I think I will be healthier when I am done sitting at a desk for 8 hours a day and am up moving around and doing things around the house that I don't have time for now - cleaning, painting, organizing, downsizing, rearranging, pruning, etc. After 8 hours at a desk, I frankly am lethargic, tired, and have no energy to do those things. Inertia - an object at rest stays at rest.
Quote:
Originally Posted by Mightyqueen801
You WILL be! I have been home for almost four weeks. I am exercising and talking walks on nice days, doing the treadmill or elliptical on not-nice days, four or five days a week.

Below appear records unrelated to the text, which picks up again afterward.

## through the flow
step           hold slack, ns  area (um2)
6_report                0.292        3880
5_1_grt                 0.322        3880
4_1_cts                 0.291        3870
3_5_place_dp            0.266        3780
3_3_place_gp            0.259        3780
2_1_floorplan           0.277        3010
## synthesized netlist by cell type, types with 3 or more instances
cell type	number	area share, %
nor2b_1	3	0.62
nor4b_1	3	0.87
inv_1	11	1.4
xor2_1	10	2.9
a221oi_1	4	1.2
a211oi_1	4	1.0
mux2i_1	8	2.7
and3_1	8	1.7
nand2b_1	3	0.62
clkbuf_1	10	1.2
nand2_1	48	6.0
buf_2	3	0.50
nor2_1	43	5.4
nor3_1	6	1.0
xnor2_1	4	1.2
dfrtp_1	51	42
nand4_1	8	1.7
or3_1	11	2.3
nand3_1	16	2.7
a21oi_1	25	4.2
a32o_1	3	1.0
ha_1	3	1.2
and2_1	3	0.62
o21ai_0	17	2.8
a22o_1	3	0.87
## src/rtl/inst_trace_buffer.sv

```systemverilog
// Retired-instruction trace FIFO (first-word-fall-through) with sequence stamping and drop accounting.
// Optional macro TRACE_NOP_FILTER_EN discards canonical NOPs and bubbles before they reach the FIFO.
module inst_trace_buffer #(
    parameter int DEPTH = 8,
    parameter int SEQ_W = 16
) (
    input  logic                     clk,
    input  logic                     rst,
    input  logic                     in_valid,
    input  logic [31:0]              in_inst,
    input  logic [31:0]              in_imm,
    input  logic [31:0]              in_pc,
    input  logic                     flush,
    input  logic                     clr_ovf,
    input  logic                     out_ready,
    output logic                     out_valid,
    output logic [31:0]              out_inst,
    output logic [31:0]              out_imm,
    output logic [31:0]              out_pc,
    output logic [SEQ_W-1:0]         out_seq,
    output logic [$clog2(DEPTH):0]   count,
    output logic                     overflow,
    output logic [SEQ_W-1:0]         drop_cnt
);
    localparam int AW = $clog2(DEPTH);

    typedef struct packed {
        logic [31:0]      inst;
        logic [31:0]      imm;
        logic [31:0]      pc;
        logic [SEQ_W-1:0] seq;
    } entry_t;

    entry_t           mem [DEPTH];
    entry_t           head;
    logic [AW-1:0]    rd_ptr;
    logic [AW-1:0]    wr_ptr;
    logic [SEQ_W-1:0] seq;
    logic             is_nop;
    logic             qual;
    logic             full;
    logic             pop;
    logic             push;
    logic             drop;

`ifdef TRACE_NOP_FILTER_EN
    assign is_nop = (in_inst == 32'h0000_0013) || (in_inst == 32'h0000_0000);
`else
    assign is_nop = 1'b0;
`endif

    assign qual = in_valid && !is_nop;
    assign full = (count == (AW+1)'(DEPTH));
    assign pop  = out_valid && out_ready;
    // A pop in the same cycle frees the slot, so a full FIFO still accepts.
    assign push = qual && (!full || pop);
    assign drop = qual && !push;

    assign head      = mem[rd_ptr];
    assign out_valid = (count != '0);
    assign out_inst  = head.inst;
    assign out_imm   = head.imm;
    assign out_pc    = head.pc;
    assign out_seq   = head.seq;

    // Storage carries no reset; only the pointers give it meaning.
    always_ff @(posedge clk) begin
        if (!rst && !flush && push) begin
            mem[wr_ptr] <= '{inst: in_inst, imm: in_imm, pc: in_pc, seq: seq};
        end
    end

    always_ff @(posedge clk) begin
        if (rst) begin
            rd_ptr   <= '0;
            wr_ptr   <= '0;
            count    <= '0;
            seq      <= '0;
            overflow <= 1'b0;
            drop_cnt <= '0;
        end else begin
            if (flush) begin
                rd_ptr <= '0;
                wr_ptr <= '0;
                count  <= '0;
            end else begin
                if (push) wr_ptr <= wr_ptr + 1'b1;
                if (pop)  rd_ptr <= rd_ptr + 1'b1;
                case ({push, pop})
                    2'b10:   count <= count + 1'b1;
                    2'b01:   count <= count - 1'b1;
                    default: count <= count;
                endcase
            end
            // Every qualifying entry consumes a number, so drops and flushes show as gaps.
            if (qual) seq <= seq + 1'b1;
            if (drop) begin
                overflow <= 1'b1;
                if (clr_ovf)        drop_cnt <= SEQ_W'(1);
                else if (!(&drop_cnt)) drop_cnt <= drop_cnt + 1'b1;
            end else if (clr_ovf) begin
                overflow <= 1'b0;
                drop_cnt <= '0;
            end
        end
    end
endmodule

```

## config.mk

```make
export PLATFORM = sky130hd
export DESIGN_NAME = inst_trace_buffer
export DESIGN_NICKNAME = d
export VERILOG_FILES = /design/src/rtl/inst_trace_buffer.sv
export SDC_FILE = /design/constraint.sdc
export NUM_CORES = 1
export LEC_CHECK = 0
export ABC_AREA = 1
export BUFFER_PORTS_ARGS = -buffer_cell sky130_fd_sc_hd__buf_2
export CORE_MARGIN = 5
export CORE_UTILIZATION = 25
export CTS_BUF_LIST = sky130_fd_sc_hd__clkbuf_2 sky130_fd_sc_hd__clkbuf_4 sky130_fd_sc_hd__clkbuf_8
export DETAILED_ROUTE_END_ITERATION = 8
export PLACE_DENSITY = 0.47
export SYNTH_ARGS = -nofsm -noshare
export SYNTH_HDL_FRONTEND = slang
export SYNTH_SLANG_ARGS = --single-unit
```

## constraint.sdc

```tcl
create_clock -name clk -period 20 [get_ports clk]
set_input_delay 1 -clock clk [delete_from_list [all_inputs] [get_ports clk]]
set_output_delay 1 -clock clk [all_outputs]
set_load 0.02 [all_outputs]
```

==> results.toml, run 1 <==
[run_status]
outcome = "completed"

[final_layout]
area_growth_pct = 16.4
layout_commonest_cell = "edfxtp_1"
fin_cells = 5214
final_nets = 3270
fill_cells = 15100
drive_gt1_frac = 0.165
layout_common_cells = "edfxtp_1 (896), nor2_1 (715), nand2_1 (437)"

[yosys]
syn_nets = 3014
ys.flop_type = "edfxtp_1"
ys_types = 34
yosysTopAreaCellShare = 0.723
yosysTopAreaCell = "edfxtp_1"
avgSynthCellArea_um2 = 12.8
seq_area_frac_synth = 0.748
async_flop_share = 0
yosys-top-cells-area = "edfxtp_1 (72%), nor2_1 (7.3%), o32ai_1 (5.3%), nand2_1 (4.4%), o21ai_0 (3.2%)"
ys_ff_latch = 942
synth_cells = 2905
yosys_warnings = 0
syn_area_mm2 = 0.0372
synth_edf_count = 896

[routing]
wire_per_inst_um = 18.5
dr_total_vias = 23400
ant_nets = 0
dr.pass1.iters = 4
drt_iter0_drc = 1371
wl_mm = 96.6
vias_per_cell = 4.48
route.detailed.drc = 0

[critical_path]
cp_num_cells = 8
cp-end-kind = "output port"
critPathMaxFanout = 91
cp-start-kind = "register"
ff2ff_path_depth = 7
cp_num_buf_inv = 4
cp_top_family = "buffers and inverters"
slowest_stage = "buf_4"
critPathArrivalTime_ps = 4720
critPathKind = "register to output port"
crit_chain = "buf_4 > buf_4 > buf_4 > o21ai_0 > o32ai_1 > nand2_1 > nand2_1 > buf_2"
required_ps = 19000
cpMostUsedCell = "buf_4"
slowest_delay_ps = 790

[die]
start_util = 0.252
core_area_mm2 = 0.148
die_w_um = 396
die_h_um = 396
ioPinCount = 236
fp.dieArea_mm2 = 0.157
fp-row-count = 141

[global_route]
gr-max-usage-layer = "met2"
grt_util_met2 = 0.190
use_met3 = 0.0299
grt_pass1_wl_mm = 146
grt.overflow.total = 0
antenna_found_initial = 10
grt.total_usage = 0.121
grt_pass1_vias = 23200
grt_max_degree = 244
grtUsageMet1 = 0.166

[clocking]
clkSinkCount = 942
cts.path.max_buffers = 3
post_cts_resized = 0
h-tree-depth = 4
cts_tree = "yes"
clk_pin_slew_ps = 60
clk_latency_ps = 870
cts_made_buffers = 166
ctsHoldBuffers = 0
cts_setup_buffers = 0
cts_root_buf = "clkbuf_8"

[timing]
layout_min_cycle_time_ps = 5720
final.period_utilization = 0.286
final_max_slew_viol_count = 0
fmax_mhz = 175
skew_ps = 44.7
final-setup-viol-count = 0
slew_headroom = 0.0560
final.setup.tns_ps = 0
rsz0062_at_grt = "no"
worstMarginPinSlew_ps = 1420
hold_viol = 0

[placed_design]
dp_hpwl_mm = 49.2
gp_congestion = 0.722
dpl.cell_count = 4923
port_buffers = 235

[hold_path]
hold_path_class = "input pin to register"
hold_depth = 1

[power_and_ir_drop]
power.density_mw_per_mm2 = 93.9
p_leak_nw = 14.6
peakVddDrop_mv = 0.0594

[flow_run]
drv_cap = 0
-- registers in the layout, indices dropped and copies added (netlist names), named ones only --
name	flops
mem	896
drop_cnt	16
seq	16
count	4
rd_ptr	3
wr_ptr	3
overflow	1
-- final cells by class --
| class | count | area (um^2) | area share |
|---|---|---|---|
| tap | 1930 | 2410 | 0.0558 |
| clock inverter | 63 | 398 | 0.00919 |
| clock buffer | 221 | 2700 | 0.0624 |
| antenna | 7 | 17.5 | 0.000404 |
| inverter | 60 | 246 | 0.00569 |
| sequential | 942 | 27800 | 0.643 |
| multi-input combinational | 1725 | 8220 | 0.190 |
| timing repair buffer | 266 | 1470 | 0.0340 |
-- report_power, final --
part           internal [mW]  switching (mW)
combinational         0.0604           0.146
sequential              2.17         0.00861
clock                  0.903           0.780
total                   3.13           0.935
-- worst register-to-register path, delay by kind of cell (launching register included) --
| family | cells | cell delay [ps] |
|---|---|---|
| simple gates | 6 | 1470 |
| buf+inv | 1 | 830 |
| flops | 1 | 440 |
-- synthesized netlist by cell type, types with 2 or more instances --
cell	instances
nand3_1	27
nand2_1	437
buf_6	17
inv_1	56
a21oi_1	27
o32ai_1	224
xor2_1	3
dfxtp_1	46
nand4_1	11
buf_4	36
nand2_2	3
buf_2	29
nor2_2	3
o21a_1	4
nor3_1	11
buf_1	3
edfxtp_1	896
clkbuf_1	92
o21ai_0	237
ha_1	6
nor2_1	719
o21ai_1	3
o21bai_1	2
inv_2	3
-- per-stage QoR --
| step | power (mW) | utilization | hold WS, ps | instance area [um^2] | setup WS (ps) |
|---|---|---|---|---|---|
| 2_1_floorplan | 2.35 | - | 448 | 37200 | 10100 |
| 3_5_place_dp | 2.43 | 0.272 | 465 | 40200 | 15170 |
| 6_report | 4.07 | 0.293 | 411 | 43300 | 14280 |
| 5_1_grt | 4.26 | 0.293 | 309 | 43300 | 13770 |
| 3_3_place_gp | 2.43 | 0.272 | 463 | 40200 | 15220 |
| 4_1_cts | 4.14 | 0.293 | 245 | 43300 | 14100 |
-- per-layer routing --
layer  routed length (um)  up-vias  share of wire
li1                     -    11100              -
met1                45100    11600           0.47
met2                44200      518           0.46
met3                 5050      162          0.052
met4                 2170        6          0.022
met5                   41        -        0.00042
-- worst paths after layout --
path	endpoint	startpoint	slack, ps
worst min register to register	overflow	overflow	480
worst max-delay path	out_pc[27]	register	14280
worst max register to register	mem[1][82]	count[2]	16710
worst min-delay path	mem[2][97]	in_inst[17]	410
-- cells by family after synthesis --
kind of cell / share of synthesized area
and+or+nand+nor: 0.126
adders and majority gates: 0.00256
buffers and inverters: 0.0325
xor gates and xnor gates: 0.000706
DFF: 0.748
AOI/OAI and AO/OA: 0.0900
(Power assumes the default switching activity.)
==> run 2, diff against run 1 <==
- PLACE_DENSITY: 0.47 -> 0.48
- clock period: 20 -> 4.65 ns (I/O delays scaled with it)
==> results.toml, run 2 (same netlist as run 1, synthesis figures left out) <==
[run_status]
outcome = "completed"

[clocking]
cts_setup_buffers = 0
cts_root_buf = "clkbuf_8"
clk_latency_ps = 880
cts_tree = "yes"
h-tree-depth = 4
post_cts_resized = 0
clk_pin_slew_ps = 60
clkSinkCount = 942
cts.path.max_buffers = 3
cts_made_buffers = 169

[power_and_ir_drop]
peakVddDrop_mv = 0.223
finalPower_mw = 18.3
p_leak_nw = 15.3
power.density_mw_per_mm2 = 407

[timing]
final-setup-viol-count = 0
setup_ws_ps = 1070
final.period_utilization = 0.769
skew_ps = 56.4
slew_headroom = 0.192
final.setup.tns_ps = 0
hold_viol = 0
worstMarginPinSlew_ps = 1210
rsz0062_at_grt = "no"
layout_min_cycle_time_ps = 3580
fmax_mhz = 280
final_max_slew_viol_count = 0

[placed_design]
dpl.cell_count = 4927
port_buffers = 235
place_ws_ps = 1780
dp_hpwl_mm = 49.5
gp_congestion = 0.743

[die]
start_util = 0.252
ioPinCount = 236
fp-row-count = 141
die_w_um = 396
fp.dieArea_mm2 = 0.157
die_h_um = 396
core_area_mm2 = 0.148

[hold_path]
min_to = "mem[4][93]"
hold_start = "in_inst[13]"
hold_depth = 2
hold_path_class = "input pin to register"

[critical_path]
slowest_stage = "inv_16"
slowest_delay_ps = 510
critPathMaxFanout = 227
r2r_setup_slack_ps = 1940
cp-end-kind = "output port"
required_ps = 4420
rr_startpoint = "count[2]"
crit_chain = "inv_16 > buf_4 > nor2_1 > o32ai_1 > nand2_1 > nand2_1 > buf_2"
r2r-end = "mem[1][101]"
cpMostUsedCell = "nand2_1"
cp_num_buf_inv = 3
critPathArrivalTime_ps = 3350
cp_top_family = "buffers and inverters"
cp-start-kind = "register"
critPathKind = "register to output port"
ff2ff_path_depth = 7

[final_layout]
final_nets = 3381
top_regs = "mem (896), drop_cnt (16), seq (16)"
area_growth_pct = 20.8
drive_gt1_frac = 0.166
layout_common_cells = "edfxtp_1 (896), nor2_1 (715), nand2_1 (437)"
fin_cells = 5340
final_core_util = 0.304
layout_commonest_cell = "edfxtp_1"
largest_reg_flops = 896
top_register = "mem"

[global_route]
antenna_found_initial = 5
grt_pass1_vias = 23700
grt.total_usage = 0.122
grt_pass1_wl_mm = 147
grt.overflow.total = 0
grt_max_degree = 228

[routing]
drt_iter0_drc = 1473
dr_total_vias = 23800
vias_per_cell = 4.46
wl_mm = 97.2
dr.pass1.iters = 4
ant_nets = 0
wire_per_inst_um = 18.2
route.detailed.drc = 0

[flow_run]
drv_cap = 0
==> run 2: worst max path at each step <==
stage	endpoint	slack, ps	cells past startpoint
3_5_place_dp	mem[1][88]	1780	8
6_report	out_imm[14]	1070	7
4_1_cts	out_pc[9]	940	7
5_1_grt	out_imm[14]	690	7
2_1_floorplan	mem[1][0]	-1610	6
3_3_place_gp	mem[1][93]	1850	8
==> run 2: per-layer routing <==
layer	vias to the layer above	wire, um	GRT usage
met1	11800	45200	0.165
met4	0	2050	0.0420
met2	514	45100	0.193
met5	-	0	0
met3	154	4840	0.0282
li1	11300	-	-
==> run 2: what timing repair did <==
item	CTS	global route
hold buffers	104	0
hold endpoints to repair	809	0
setup endpoints to repair	0	0
==> run 2: area by class of cell <==
class | count | area [um^2]
diodes | 5 | 12.5
clock buffers | 226 | 2780
clock inverters | 78 | 691
fillers | 15000 | 103000
inverters | 60 | 246
multi-input cells | 1725 | 8240
flip-flops and latches | 942 | 27800
well taps | 1930 | 2410
repair buffers | 374 | 2710
==> run 2: stage by stage <==
stage | instance area (um^2) | hold WS [ps]
2_1_floorplan | 37200 | 331
3_3_place_gp | 40400 | 460
3_5_place_dp | 40400 | 460
4_1_cts | 44900 | 3.93
5_1_grt | 44900 | 73.0
6_report | 44900 | 162
==> run 2: worst register-to-register path, delay by kind of cell (launching register included) <==
family | cells | cell delay [ps]
and+or+nand+nor | 6 | 1460
buffers and inverters | 1 | 490
DFF | 1 | 400
==> run 2: report_power, final <==
group / internal, mW / switching, mW
Clock: 4.47 / 3.49
Combinational: 0.321 / 0.660
Sequential: 9.33 / 0.0328
Total: 14.1 / 4.18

It's also a difference being able to sleep until you are slept out. I get up at 7, but when I worked, the alarm went off at 5:15. You also get to decide how you will spend your time.
Have to totally agree. Sleep till 7 every morning. Not tired five days a week
And I feel much healthier. And have the energy to do stuff during the "workweek".
YOU should work until YOU drop. My ability to take a pension started at age 58. if I'd lasted until 70, my pension could have been the same as my salary(death statistics and all that). I took retirement when I could also get social security.
My goal is to be retired for longer than I worked, which is going to be kinda hard since I worked for 40 years. I'll have to live to 102. 35 years to go!
I wonder if Cato realizes that a lot of that 28 percent WOULD be working if they could find jobs worthy of their talents
.
Assuming they want or need to work. I am able to work, but as a retiree, have zero need or desire to do so. It is my life and I reserve the right to live it as I see fit.
This ridiculous notion implies that just because someone ceases paid work for someone else, that their value to society in other ways doesn't matter. What about the increased contributions to society via volunteering, taking more time out for their neighbors and slowing down to smile or offer a kind word to the person who is harried and still in the rat race, or just being a better family member of friend? These all have value, and in many cases a value greater than being a paid employee, or at least contributing a different kind of value to society that's also sorely needed.
If someone wants to and is able to work until their in their 70's, 80's or beyond, then that's great for them. If someone is extremely frugal and talented enough that they're able to retire younger than the traditional retirement age (and can contribute more to the world in other ways, such as those above), and have funded their own retirement honestly through hard work and having the talent to work in a career that provides enough income to be disciplined and squirrel money away and behave frugally in their early years so they can retire early, that's great for them, too. Neither is necessarily wrong, and if someone is doing this honestly and through hard work and careful planning, it's no one else's prerogative. Either is a legitimate, personal choice.
It's also kind of ironic (but not really surprising) that the "Cato Institute" would push such a mindset, given they use the slogan "Individual Liberty" as part of their mantra , but they are displaying their true intentions are aligned with plutocrats, rather than actually promoting personal freedoms and the ability of someone to shape their own destiny.